Press Releases

Power Tool Institute Warns Consumers of Risks Associated with Aftermarket, Counterfeit Lithium-Ion Battery Use

“Take Charge of Your Battery” campaign educates consumers on proper selection, transport, storage and disposal to reduce the dangers of lithium-ion battery misuse.

CLEVELAND, Ohio (October 2019) – Power Tool Institute encourages consumers, contractors and educators to “take charge of their battery” and reduce potential risks associated with lithium- ion battery usage by choosing original manufacturer batteries and avoiding potentially dangerous aftermarket or counterfeit batteries.

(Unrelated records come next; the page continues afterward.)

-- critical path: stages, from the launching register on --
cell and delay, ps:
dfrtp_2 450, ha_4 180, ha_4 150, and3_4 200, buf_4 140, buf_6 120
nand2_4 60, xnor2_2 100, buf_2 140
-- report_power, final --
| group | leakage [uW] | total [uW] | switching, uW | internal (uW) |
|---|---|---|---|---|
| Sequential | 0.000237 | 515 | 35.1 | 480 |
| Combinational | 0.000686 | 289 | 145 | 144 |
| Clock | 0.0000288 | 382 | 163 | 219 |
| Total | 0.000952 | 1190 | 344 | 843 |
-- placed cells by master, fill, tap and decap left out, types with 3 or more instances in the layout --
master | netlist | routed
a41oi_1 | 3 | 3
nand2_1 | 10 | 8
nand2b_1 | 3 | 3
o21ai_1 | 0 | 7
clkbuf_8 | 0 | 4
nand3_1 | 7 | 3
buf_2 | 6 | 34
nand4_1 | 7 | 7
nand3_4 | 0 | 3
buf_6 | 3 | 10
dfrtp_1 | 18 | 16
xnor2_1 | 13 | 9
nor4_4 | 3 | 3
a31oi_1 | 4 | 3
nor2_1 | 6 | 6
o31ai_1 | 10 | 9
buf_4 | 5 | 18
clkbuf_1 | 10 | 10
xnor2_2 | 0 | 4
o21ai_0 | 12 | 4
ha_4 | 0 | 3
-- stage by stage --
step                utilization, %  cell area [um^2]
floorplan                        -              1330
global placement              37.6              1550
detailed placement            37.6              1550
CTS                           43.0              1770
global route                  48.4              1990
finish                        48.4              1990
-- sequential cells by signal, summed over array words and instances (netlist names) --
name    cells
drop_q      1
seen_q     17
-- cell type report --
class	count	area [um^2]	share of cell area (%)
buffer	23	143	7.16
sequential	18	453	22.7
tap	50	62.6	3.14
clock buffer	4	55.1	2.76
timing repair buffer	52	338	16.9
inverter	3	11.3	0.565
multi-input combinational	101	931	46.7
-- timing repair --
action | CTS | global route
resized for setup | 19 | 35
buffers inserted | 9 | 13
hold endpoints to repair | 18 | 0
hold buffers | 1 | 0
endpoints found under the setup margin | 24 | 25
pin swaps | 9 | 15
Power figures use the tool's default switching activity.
==> src/histogram_entropy_core_defines.svh <==
// Assertion macros for the histogram entropy core.
`ifndef HISTOGRAM_ENTROPY_CORE_DEFINES_SVH
`define HISTOGRAM_ENTROPY_CORE_DEFINES_SVH

// Same-cycle implication, sampled on clk, off while arst_n is low.
`define HEC_ASSERT_IMP(lbl, ante, cons, msg) \
	lbl: assert property (@(posedge clk) disable iff (!arst_n) (ante) |-> (cons)) \
		else $error(msg);

// Next-cycle implication, sampled on clk, off while arst_n is low.
`define HEC_ASSERT_NXT(lbl, ante, cons, msg) \
	lbl: assert property (@(posedge clk) disable iff (!arst_n) (ante) |=> (cons)) \
		else $error(msg);

`endif

==> src/hent_pkg.sv <==
// Types, constants and helpers shared by the histogram entropy core.
`timescale 1ns / 1ps
package hent_pkg;
	localparam int BIN_COUNT  = 128;
	localparam int MAX_PIXELS = 65536;
	localparam int PIX_W      = 8;
	localparam int OUT_W      = 17;
	localparam int BIN_W      = $clog2(BIN_COUNT);
	localparam int CNT_W      = $clog2(MAX_PIXELS + 1);
	localparam int FRAC_W     = 24;
	localparam int EXP_W      = $clog2(CNT_W);
	localparam int LOG_W      = EXP_W + FRAC_W;
	localparam int MANT_W     = 32;
	localparam int ITER_W     = $clog2(FRAC_W);
	localparam int ACC_W      = CNT_W + LOG_W;
	localparam int DIV_W      = (ACC_W > LOG_W + OUT_W) ? ACC_W : LOG_W + OUT_W;
	localparam int DCNT_W     = $clog2(DIV_W);
	localparam int Q_DEPTH    = 4;
	localparam int QPTR_W     = $clog2(Q_DEPTH);
	localparam int ONE_Q16    = 65536;

	// Output scale: bin count is a power of two, so log2 of it is the integer LB_INT.
	// round(H * 2^16 / (LB_INT * 2^24)) = floor((H + LB_INT * 2^7) / 2^8) / LB_INT
	localparam int LB_INT  = $clog2(BIN_COUNT);
	localparam int SCL_SH  = FRAC_W - 16;
	localparam int SCL_RND = LB_INT << (SCL_SH - 1);
	localparam int SCL_W   = LOG_W + 1 - SCL_SH;
	// reciprocal of LB_INT, exact floor for every SCL_W-bit operand
	localparam int RCP_SH  = 25;
	localparam int RCP     = ((1 << RCP_SH) + LB_INT - 1) / LB_INT;
	localparam int RCP_W   = $clog2(RCP + 1);
	localparam int SPROD_W = SCL_W + RCP_W;

	localparam logic [BIN_W-1:0] BIN_LAST = BIN_W'(BIN_COUNT - 1);

	typedef struct packed {
		logic [PIX_W-1:0] pixel;
		logic             last_pixel;
	} pixel_item_t;

	typedef struct packed {
		logic [OUT_W-1:0] entropy_norm;
		logic [OUT_W-1:0] pixel_total;
		logic             overflowed;
	} result_t;

	// One queued item: optional bin increment plus region close info.
	typedef struct packed {
		logic             inc;
		logic [BIN_W-1:0] bin;
		logic             last;
		logic [CNT_W-1:0] total;
		logic             dropped;
	} hent_entry_t;

	localparam int BPROD_W = PIX_W + BIN_W + 1;

	function automatic logic [BIN_W-1:0] bin_of(input logic [PIX_W-1:0] pix);
		logic [BPROD_W-1:0] prod;
		logic [BIN_W:0]     b;
		prod = BPROD_W'(pix) * BPROD_W'(BIN_COUNT);
		b = prod[BPROD_W-1:PIX_W];
		if (b > (BIN_W + 1)'(BIN_COUNT - 1)) b = (BIN_W + 1)'(BIN_COUNT - 1);
		return b[BIN_W-1:0];
	endfunction
endpackage

==> src/hent_queue.sv <==
// Short queue between the front end and the histogram back end.
`timescale 1ns / 1ps
module hent_queue (
	input  logic                  clk,
	input  logic                  arst_n,
	input  logic                  push,
	input  hent_pkg::hent_entry_t wr_entry,
	input  logic                  pop,
	output hent_pkg::hent_entry_t head,
	output logic                  full,
	output logic                  empty
);
	import hent_pkg::*;

	hent_entry_t       slot_q [Q_DEPTH];
	logic [QPTR_W-1:0] wr_ptr_q;
	logic [QPTR_W-1:0] rd_ptr_q;
	logic [QPTR_W:0]   count_q;

	assign full  = count_q == (QPTR_W + 1)'(Q_DEPTH);
	assign empty = count_q == '0;
	assign head  = slot_q[rd_ptr_q];

	always_ff @(posedge clk) begin
		if (push) slot_q[wr_ptr_q] <= wr_entry;
	end

	always_ff @(posedge clk or negedge arst_n) begin
		if (!arst_n) begin
			wr_ptr_q <= '0;
			rd_ptr_q <= '0;
			count_q  <= '0;
		end else begin
			if (push) wr_ptr_q <= wr_ptr_q + 1'b1;
			if (pop) rd_ptr_q <= rd_ptr_q + 1'b1;
			count_q <= count_q + (QPTR_W + 1)'(push) - (QPTR_W + 1)'(pop);
		end
	end
endmodule

==> config.mk <==
export PLATFORM = sky130hd
export DESIGN_NAME = hent_queue
export DESIGN_NICKNAME = d
export VERILOG_FILES = /design/src/histogram_entropy_core_defines.svh /design/src/hent_pkg.sv /design/src/hent_queue.sv
export SDC_FILE = /design/constraint.sdc
export NUM_CORES = 1
export LEC_CHECK = 0
export ABC_AREA = 0
export BUFFER_PORTS_ARGS = -buffer_cell sky130_fd_sc_hd__buf_4
export CAP_MARGIN = 15
export CORE_UTILIZATION = 61
export DETAILED_ROUTE_END_ITERATION = 8
export GPL_TIMING_DRIVEN = 0
export PLACE_DENSITY = 0.9
export SLEW_MARGIN = 20
export SYNTH_ARGS = -nofsm -noshare
export SYNTH_HDL_FRONTEND = slang
export SYNTH_SLANG_ARGS = --single-unit
==> constraint.sdc <==
create_clock -name clk -period 4.7 [get_ports clk]
set_clock_uncertainty 0.2 [all_clocks]
set_input_delay 0.47 -clock clk [delete_from_list [all_inputs] [get_ports clk]]
set_output_delay 0.47 -clock clk [all_outputs]
set_load 0.005 [all_outputs]
# After elaboration in Yosys (flattened, before gate mapping)
# Memories as Yosys holds them, arrays and structs flattened.
# Index checks and enable logic that the tools add are counted.
[totals] out_inout_bits=29 inputBits=31 memories=1 elab_cells=12 register_bits=7 ramBits=108
[classes] n_eq_ne=1 reduce_logical=1 addsub=4 n_mux=2
[memory_table] name="slot_q" words=4 word_bits=27 read_ports=1 rd_ports_with_merged_regs=0 wr=1 line="hent_queue.sv:15" source="hent_entry_t slot_q [Q_DEPTH];"
[op_table] op="$add 2x1->2 const B" n=2
[op_table] op="$add 3x1->3" n=1
[op_table] op="$eq 3x3->1 const B" n=1
[op_table] op="$logic_not 3->1" n=1
[op_table] op="$sub 3x1->3" n=1
[op_table] op="$mux 1" n=2

# Longest topological paths before layout
# Gate-level depths: netlist (run 1).
[depth] ltp_word=2 depth_mapped=7 depth_no_buf=7

# Least setup slack after synthesis (run 1)
# OpenSTA, ideal clock, no wires.
[synth_timing] path_type="reg2reg" start="register wr_ptr_q[0]" end="memory slot_q[0][0] (netlist name), enable pin" path_stages_with_launch=4 synth_period_minus_slack_ns=1.884 setup_slack_ns=2.816 path_buffers=0 required_time_ns=4.114 setup_ns=0.386 arrival_ns=1.298 path_cell_list="dfrtp_1 inv_1 ha_1 and2_1"
[synth_rtl] item="start, declared" line="hent_queue.sv:16" source="logic [QPTR_W-1:0] wr_ptr_q;"
[synth_rtl] item="start signal, assigned" line="hent_queue.sv:34" source="if (push) wr_ptr_q <= wr_ptr_q + 1'b1;"
[synth_rtl] item="end, declared" line="hent_queue.sv:15"
# Straight into the memory's write port.

==> run summary, run 1 <==
Status
• **run status** complete, no violations

Clocking
• **CTS root buffer** sky130_fd_sc_hd__clkbuf_8
• **TritonCTS clock tree** built
• **CTS H-tree lvls** 4
• **clock-pin slew reported for the worst setup and hold paths after clock tree synthesis** 0.05 ns
• **post-CTS setup repair buffer count** 0
• **Resized cells post-CTS** 0
• **hold buffer count at CTS** 30
• **clock latency at the later pin of the worst-skew pair** 0.51 ns
• **clk sinks** 115
• **CTS Buf Count** 17
• **maximum clock insertion buffer count** 2

Floorplanning
• **starting utilization of the core area** 63.2%
• **boundary pin count** 60
• **horizontal extent of the die** 85.9 um
• **die span in y** 85.9 um
• **Core Rows** 30
• **area of the placeable core** 0.00679 sq mm
• **area of the die** 0.00738 sq mm

Timing
• **final sum of negative setup slack** 0 ns
• **final hold viol count** 0
• **part of the cycle the worst path needs** 56.6%
• **Max Slew Vio Count** 0
• **slew at the pin closest to its max-slew limit** 0.737 ns
• **Setup violations, final** 0
• **min cycle time layout** 2.66 ns
• **unrepaired setup endpoints after global routing** false
• **PnR worst setup slack** 2.04 ns
• **highest achievable clock rate** 376 MHz
• **worst hold slack across all endpoints** 0.122 ns
• **Max transition margin** 50.9%

Place
• **I/O Buffers** 59
• **dpl hpwl** 4250 um
• **placed instance count** 330
• **GP Congestion** 0.658
• **pre-CTS worst setup slack** 2.60 ns

Worst setup path
• **launching point of the worst reg2reg path** wr_ptr_q[0]
• **cell repeated most along the worst path** sky130_fd_sc_hd__buf_2
• **slowest stage cell, crit path** sky130_fd_sc_hd__mux4_2
• **CP max stage delay** 0.39 ns
• **arrival time at the worst endpoint** 1.99 ns
• **critical path's top delay family** buffers and inverters
• **critical path depth in cells** 4
• **path depth of the worst reg2reg path** 3
• **crit path launch type** flip-flop
• **Critical Path End Type** output pin
• **reg-to-reg endpoint** slot_q[0][12]
• **Critical path destination** head[20]
• **Max FO, Critical Path** 10
• **beginning of the critical path** rd_ptr_q[1]
• **Req. time, crit path** 4.03 ns
• **cells along the critical path** buf_2, buf_2, mux4_2, buf_4
• **Worst Path Buf+Inv** 3
• **worst reg-to-reg setup slack** 2.84 ns
• **critical path start-end classification** reg -> out

Logic synthesis
• **syn_area_per_cell** 24.5 sq um
• **netlist area before placement** 0.00429 sq mm
• **count of different cell masters after synthesis** 18
• **Seq/Total Area, Yosys** 79.6%
• **Post-Synthesis Cells** 175
• **nets in the synthesized netlist** 213
• **number of storage elements in the synthesis netlist** 115
• **yosys warns** 0

Cells and area
• **Non-Filler Instances** 392
• **number of fill cells** 262
• **nets** 321
• **share of post-route cells with drive strength above 1** 42.6%
• **sequential standard cell area** 0.00342 sq mm
• **final antenna diode count** 0
• **combined area of the multi-input logic cells** 805 sq um
• **final cell utilization of the core** 85.9%
• **most common library cell in the layout ignoring fill and taps** sky130_fd_sc_hd__edfxtp_1
• **leading cell types in the layout, fill and taps excluded** sky130_fd_sc_hd__edfxtp_1 (108), sky130_fd_sc_hd__buf_4 (60), sky130_fd_sc_hd__dlygate4sd3_1 (30)
• **area added between synthesis and finish** 36.0%

GRT
• **number of antenna violations at the first check in global routing** 0
• **via count of the first global-routing pass** 2281
• **sum of overflow across all layers after global routing** 0
• **maximum number of pins on one net before global-route repair** 28
• **overall track demand over capacity in global routing** 25.7%
• **first-pass GRT wire length** 12700 um

Run
• **number of maximum-capacitance violations** 0

Route
• **Via-to-Cell Ratio** 5.55
• **Final Routed Wirelength** 8400 um
• **DRC viols** 0
• **detailed-route wire length per cell** 21.4 um
• **Iter 0 DRT Violations** 180
• **number of nets with antenna violations after detailed routing** 0
• **routed via count** 2177
• **drt pass-1 iters** 4

Power
• **Pleak** 2.13 nW
• **power density over cell area** 665 mW/mm^2
• **IR Drop Worst-Case VDD** 410 uV

Min path
• **Worst Hold Class** in -> async

==> report_power, final <==
part | switching [mW] | internal (mW) | total, mW
sequential | 0.0690 | 1.35 | 1.42
combinational | 0.454 | 0.544 | 0.998
clock | 0.447 | 1.02 | 1.47
total | 0.970 | 2.92 | 3.89
==> worst min-delay path by stage <==
stage,from,to,depth (start not counted)
finish,arst_n,count_q[0],2
global route,arst_n,count_q[0],2
CTS,arst_n,count_q[1],2
detailed placement,arst_n,count_q[0],1
global placement,arst_n,count_q[0],1
floorplan,arst_n,count_q[0],0
==> flip-flops by register name, indices dropped and copies added, names as in the netlist <==
name / flops
slot_q: 108
count_q: 3
rd_ptr_q: 2
wr_ptr_q: 2
==> cell families (layout without fill, tap and decap cells) <==
| kind of cell | after synthesis | after routing | share of synthesized area (%) |
|---|---|---|---|
| xor gates and xnor gates | 5 | 5 | 1.02 |
| DFF | 115 | 115 | 79.6 |
| muxes | 27 | 27 | 14.2 |
| and+or+nand+nor | 8 | 8 | 1.02 |
| AOI/OAI and AO/OA | 1 | 1 | 0.116 |
| adders and majority gates | 7 | 7 | 2.21 |
| buffers and inverters | 12 | 133 | 1.78 |
==> layout make-up <==
cell class,count,area share (%)
sequential,115,58.5
multi-input combinational,48,13.8
timing repair buffer,89,12.7
clock buffer,18,7.16
clock inverter,14,4.44
tap,96,2.06
buffer,6,0.921
inverter,6,0.386
==> metal layers <==
layer | up-vias | global-route usage (%) | share of wire (%)
met4 | 0 | 13.6 | 2.7
met3 | 19 | 7.03 | 5.5
met1 | 1119 | 34.3 | 41
li1 | 943 | - | -
met2 | 96 | 39.3 | 51
met5 | - | 0 | 0
==> metrics by stage <==
step	power, mW	cell area [sq um]
final	3.89	5840
after global routing	4.03	5840
after global placement	2.36	4860
after detailed placement	2.40	4860
after floorplan	1.98	4290
after CTS	3.91	5840
==> synth_stat cells, drive strengths merged <==
cell | number | area share, %
edfxtp | 108 | 76
xnor2 | 3 | 0.61
fa | 1 | 0.47
inv | 6 | 0.52
o21ai | 1 | 0.12
nor3 | 1 | 0.12
nand2 | 2 | 0.17
and3 | 1 | 0.15
buf | 6 | 1.3
and2 | 4 | 0.58
xor2 | 2 | 0.41
mux4 | 27 | 14
ha | 6 | 1.7
dfrtp | 7 | 4.1
==> worst reg2reg max path: stages, from the launching register on <==
cell                      delay [ns]
sky130_fd_sc_hd__dfrtp_1        0.42
sky130_fd_sc_hd__inv_1          0.10
sky130_fd_sc_hd__ha_1           0.14
sky130_fd_sc_hd__and2_2         0.62
(Power assumes the default switching activity.)
==> run 2: changes to the inputs <==
--- a/config.mk
+++ b/config.mk
@@ -8,10 +8,10 @@
 export ABC_AREA = 0
 export BUFFER_PORTS_ARGS = -buffer_cell sky130_fd_sc_hd__buf_4
 export CAP_MARGIN = 15
-export CORE_UTILIZATION = 61
+export CORE_UTILIZATION = 56
 export DETAILED_ROUTE_END_ITERATION = 8
 export GPL_TIMING_DRIVEN = 0
-export PLACE_DENSITY = 0.9
+export PLACE_DENSITY = 0.84
 export SLEW_MARGIN = 20
 export SYNTH_ARGS = -nofsm -noshare
 export SYNTH_HDL_FRONTEND = slang
==> constraint.sdc (replaced) <==
create_clock -name clk -period 2.46 [get_ports clk]
set_clock_uncertainty 0.2 [all_clocks]
set_input_delay 0.246 -clock clk [delete_from_list [all_inputs] [get_ports clk]]
set_output_delay 0.246 -clock clk [all_outputs]
set_load 0.005 [all_outputs]
==> run summary, run 2 (synthesis results as in run 1) <==
Status
• **run status** complete, no violations

Timing
• **unrepaired setup endpoints after global routing** false
• **Max transition margin** 49.8%
• **slew at the pin closest to its max-slew limit** 0.753 ns
• **min cycle time layout** 2.36 ns
• **Setup violations, final** 0
• **Max Slew Vio Count** 0
• **worst hold slack across all endpoints** 0.298 ns
• **part of the cycle the worst path needs** 96.0%
• **highest achievable clock rate** 423 MHz
• **final sum of negative setup slack** 0 ns
• **final hold viol count** 0

Route
• **Via-to-Cell Ratio** 5.35
• **drt pass-1 iters** 4
• **top routing layer in use** met4
• **routed via count** 2118
• **total length of routed met2 wires** 3970 um
• **Iter 0 DRT Violations** 131
• **M1 wire length** 3120 um
• **detailed-route wire length per cell** 18.9 um
• **Final Routed Wirelength** 7470 um
• **detailed route wirelength on metal3** 286 um
• **number of nets with antenna violations after detailed routing** 0
• **DRC viols** 0

Clocking
• **CTS root buffer** sky130_fd_sc_hd__clkbuf_8
• **CTS H-tree lvls** 4
• **TritonCTS clock tree** built
• **maximum clock insertion buffer count** 2
• **CTS Buf Count** 17
• **clock latency at the later pin of the worst-skew pair** 0.49 ns
• **clock-pin slew reported for the worst setup and hold paths after clock tree synthesis** 0.05 ns
• **post-CTS setup repair buffer count** 0
• **clk sinks** 115

Cells and area
• **combined area of the multi-input logic cells** 805 sq um
• **number of fill cells** 356
• **area added between synthesis and finish** 33.7%
• **max reg flops** 108
• **share of post-route cells with drive strength above 1** 40.7%
• **nets** 322
• **Top reg by flops** slot_q
• **final antenna diode count** 0
• **sequential standard cell area** 0.00342 sq mm
• **most common library cell in the layout ignoring fill and taps** sky130_fd_sc_hd__edfxtp_1
• **biggest regs** slot_q: 108 flops, count_q: 3 flops
• **leading cell types in the layout, fill and taps excluded** sky130_fd_sc_hd__edfxtp_1 (108), sky130_fd_sc_hd__buf_4 (60), sky130_fd_sc_hd__dlygate4sd3_1 (31)
• **total non-filler cell area in the finished layout** 0.00574 sq mm

Floorplanning
• **die span in y** 89.6 um
• **starting utilization of the core area** 58.6%
• **horizontal extent of the die** 89.6 um
• **area of the placeable core** 0.00733 sq mm
• **area of the die** 0.00802 sq mm
• **boundary pin count** 60
• **Core Rows** 31

Worst setup path
• **crit path launch type** flip-flop
• **reg-to-reg endpoint** slot_q[0][1]
• **path depth of the worst reg2reg path** 3
• **Critical Path End Type** output pin
• **critical path start-end classification** reg -> out
• **launching point of the worst reg2reg path** wr_ptr_q[0]
• **worst reg-to-reg setup slack** 0.56 ns
• **Max FO, Critical Path** 10
• **arrival time at the worst endpoint** 1.92 ns
• **Req. time, crit path** 2.01 ns
• **beginning of the critical path** rd_ptr_q[0]

Place
• **GP Congestion** 0.684
• **dpl hpwl** 4270 um
• **standard cell area after detailed placement** 0.00487 sq mm
• **I/O Buffers** 59

GRT
• **maximum number of pins on one net before global-route repair** 28
• **sum of overflow across all layers after global routing** 0
• **number of antenna violations at the first check in global routing** 0
• **overall track demand over capacity in global routing** 21.1%
• **first-pass GRT wire length** 11400 um
• **via count of the first global-routing pass** 2209

Power
• **IR Drop Worst-Case VDD** 765 uV
• **power density over cell area** 1200 mW/mm^2
• **Pleak** 2.10 nW

Min path
• **min-delay src** pop
• **Hold Path End** rd_ptr_q[0]
• **number of cells traversed by the worst hold path** 3
• **Worst Hold Class** in -> reg

Run
• **number of maximum-capacitance violations** 0

## run 2: changes by cell type in the layout (fill, tap and decap cells not counted)
cell / previous run / this run
sky130_fd_sc_hd__clkinv_2: 2 / 4
sky130_fd_sc_hd__buf_2: 3 / 2
sky130_fd_sc_hd__clkbuf_4: 0 / 1
sky130_fd_sc_hd__clkinvlp_4: 4 / 1
sky130_fd_sc_hd__bufinv_16: 7 / 3
sky130_fd_sc_hd__clkinv_1: 0 / 4
sky130_fd_sc_hd__dlygate4sd3_1: 30 / 31
sky130_fd_sc_hd__clkbuf_1: 1 / 2
## run 2: cell type report
type	count	area share (%)
inverters	6	0.392
flip-flops and latches	115	59.5
repair buffers	90	13.1
well taps	99	2.16
plain buffers	6	0.981
clock buffers	19	7.34
multi-input cells	48	14.0
clock inverters	13	2.46
## run 2: stage by stage
step / cells / util, % / worst slack, ns / power, mW
4_1_cts: 396 / 78.3 / 0.0634 / 6.95
3_5_place_dp: 333 / 66.4 / 0.578 / 4.61
5_1_grt: 396 / 78.3 / 0.00298 / 7.20
6_report: 396 / 78.3 / 0.0975 / 6.87
3_3_place_gp: 333 / 66.3 / 0.115 / 4.53
2_1_floorplan: 175 / - / 0.576 / 3.79
## run 2: power by group
group / internal, mW / total [mW] / switching, mW / leakage [nW]
combinational: 1.04 / 1.89 / 0.844 / 0.747
clock: 1.52 / 2.29 / 0.769 / 0.275
sequential: 2.59 / 2.70 / 0.115 / 1.07
## run 2: worst max path at each step
stage,end,depth (start not counted)
after floorplan,slot_q[0][0],3
after global placement,slot_q[1][14],3
after detailed placement,slot_q[0][10],3
after CTS,head[22],4
after global routing,head[17],4
final,head[24],4
## run 2: what timing repair did
action / in CTS / in global routing
setup endpoints to repair: 0 / 1
hold endpoints to repair: 120 / 0
gates resized for setup: 0 / 1
hold buffers: 31 / 0
## run 2: layer usage
layer	track usage [%]	vias to the layer above
li1	-	953
met1	25.8	1084
met2	35.1	71
met3	7.11	10
met4	8.37	0
met5	0	-
## run 2: critical path: stages (launching register included)
cell,delay [ns]
sky130_fd_sc_hd__dfrtp_1,0.38
sky130_fd_sc_hd__buf_6,0.21
sky130_fd_sc_hd__buf_12,0.17
sky130_fd_sc_hd__mux4_2,0.51
sky130_fd_sc_hd__buf_4,0.15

During the last decade, there’s been an almost universal conversion to lithium-ion batteries due to higher efficiency, energy density, lower-toxicity materials, no memory effect, slow rate of self-discharge and the ability for more higher-demand power tools to be battery powered. While batteries from the original power tool manufacturer are designed to share the same circuitry and best operate with matching power tools and chargers, aftermarket or counterfeit batteries may not undergo the same safety testing and can pose additional dangers.

“While there are certainly many benefits to the use of lithium-ion batteries for power tools, it’s important to understand the risks,” said Susan Orenga, Power Tool Institute. “When these batteries are misused, or lower-quality aftermarket and counterfeit batteries are used in place of original manufacturer batteries, the high-density energy that makes these batteries so efficient can result in dangerous burns, fires or explosions. We hope to reach as many consumers, contractors and educators as possible with our “Take Charge Of Your Battery” campaign in order to minimize those risks.

Before operating a battery-powered tool, heed this advice from the experts at the Power Tool Institute, a leading voice on power tool safety issues and standards for the industry.

  • Always read your manufacturer’s instruction manual (battery, charger and tool) for complete information.
  • Only use original manufacturer’s system components – tool, battery and charger. Each manufacturer utilizes its own unique control circuity which allows the system to communicate properly. This system monitors and controls critical functions, such as cell balance, energy levels, flow of energy in/out and temperatures.
  • Use batteries solely for the defined purpose as specified by the manufacturer and inspect your battery regularly for signs of damage, such as crushing, cuts or punctures. Do not use a battery that has received a sharp blow, been dropped or is damaged.
  • Never modify, disassemble or tamper with the battery. The performance of damaged or modified batteries can be unpredictable and dangerous.
  • Do not immerse the battery or allow any fluids to flow inside. Conductive liquid ingress, such as water, can cause damage resulting in fire or explosion. Store your battery in a cool, dry place, away from combustible and flammable items. Corrosive gas atmospheres must be avoided.
  • Do not store or transport the battery in a container with loose metal objects, such as coins, keys or nails, which may cause short circuits to the battery terminal.
  • Be mindful of abnormal battery behavior – failure to fully charge or hold a charge, longer-than-usual charging times, noticeable drop in performance, unusual LED activity when placed on a charger, liquid leakage from the battery or melted plastic anywhere on the pack. These are indications of an internal problem, and the battery should not be used.
  • Use and store your battery within the temperature limits stated by the manufacturer. Do not store in a closed location where sunlight may cause elevated temperatures, such as near a window inside a vehicle.
  • Store your battery in a cool, dry place, away from combustible and flammable items.
  • If you suspect your battery may have a problem, do not use, ship, or discard as normal trash. Always dispose of your battery pack according to federal, state and local regulations. Contact a recycling agency in your area for recycling locations. If you suspect your battery is damaged, contact the manufacturer for disposal instructions.

About Power Tool Institute

The Power Tool Institute is the leading organization for power tool safety resources, information and education. Its members, Chervon, Festool, Hilti, Koki Holdings, Makita, Metabo, Robert Bosch, Stanley Black and Decker, Stihl, and TTI, represent market leading brands of portable and stationary power tools.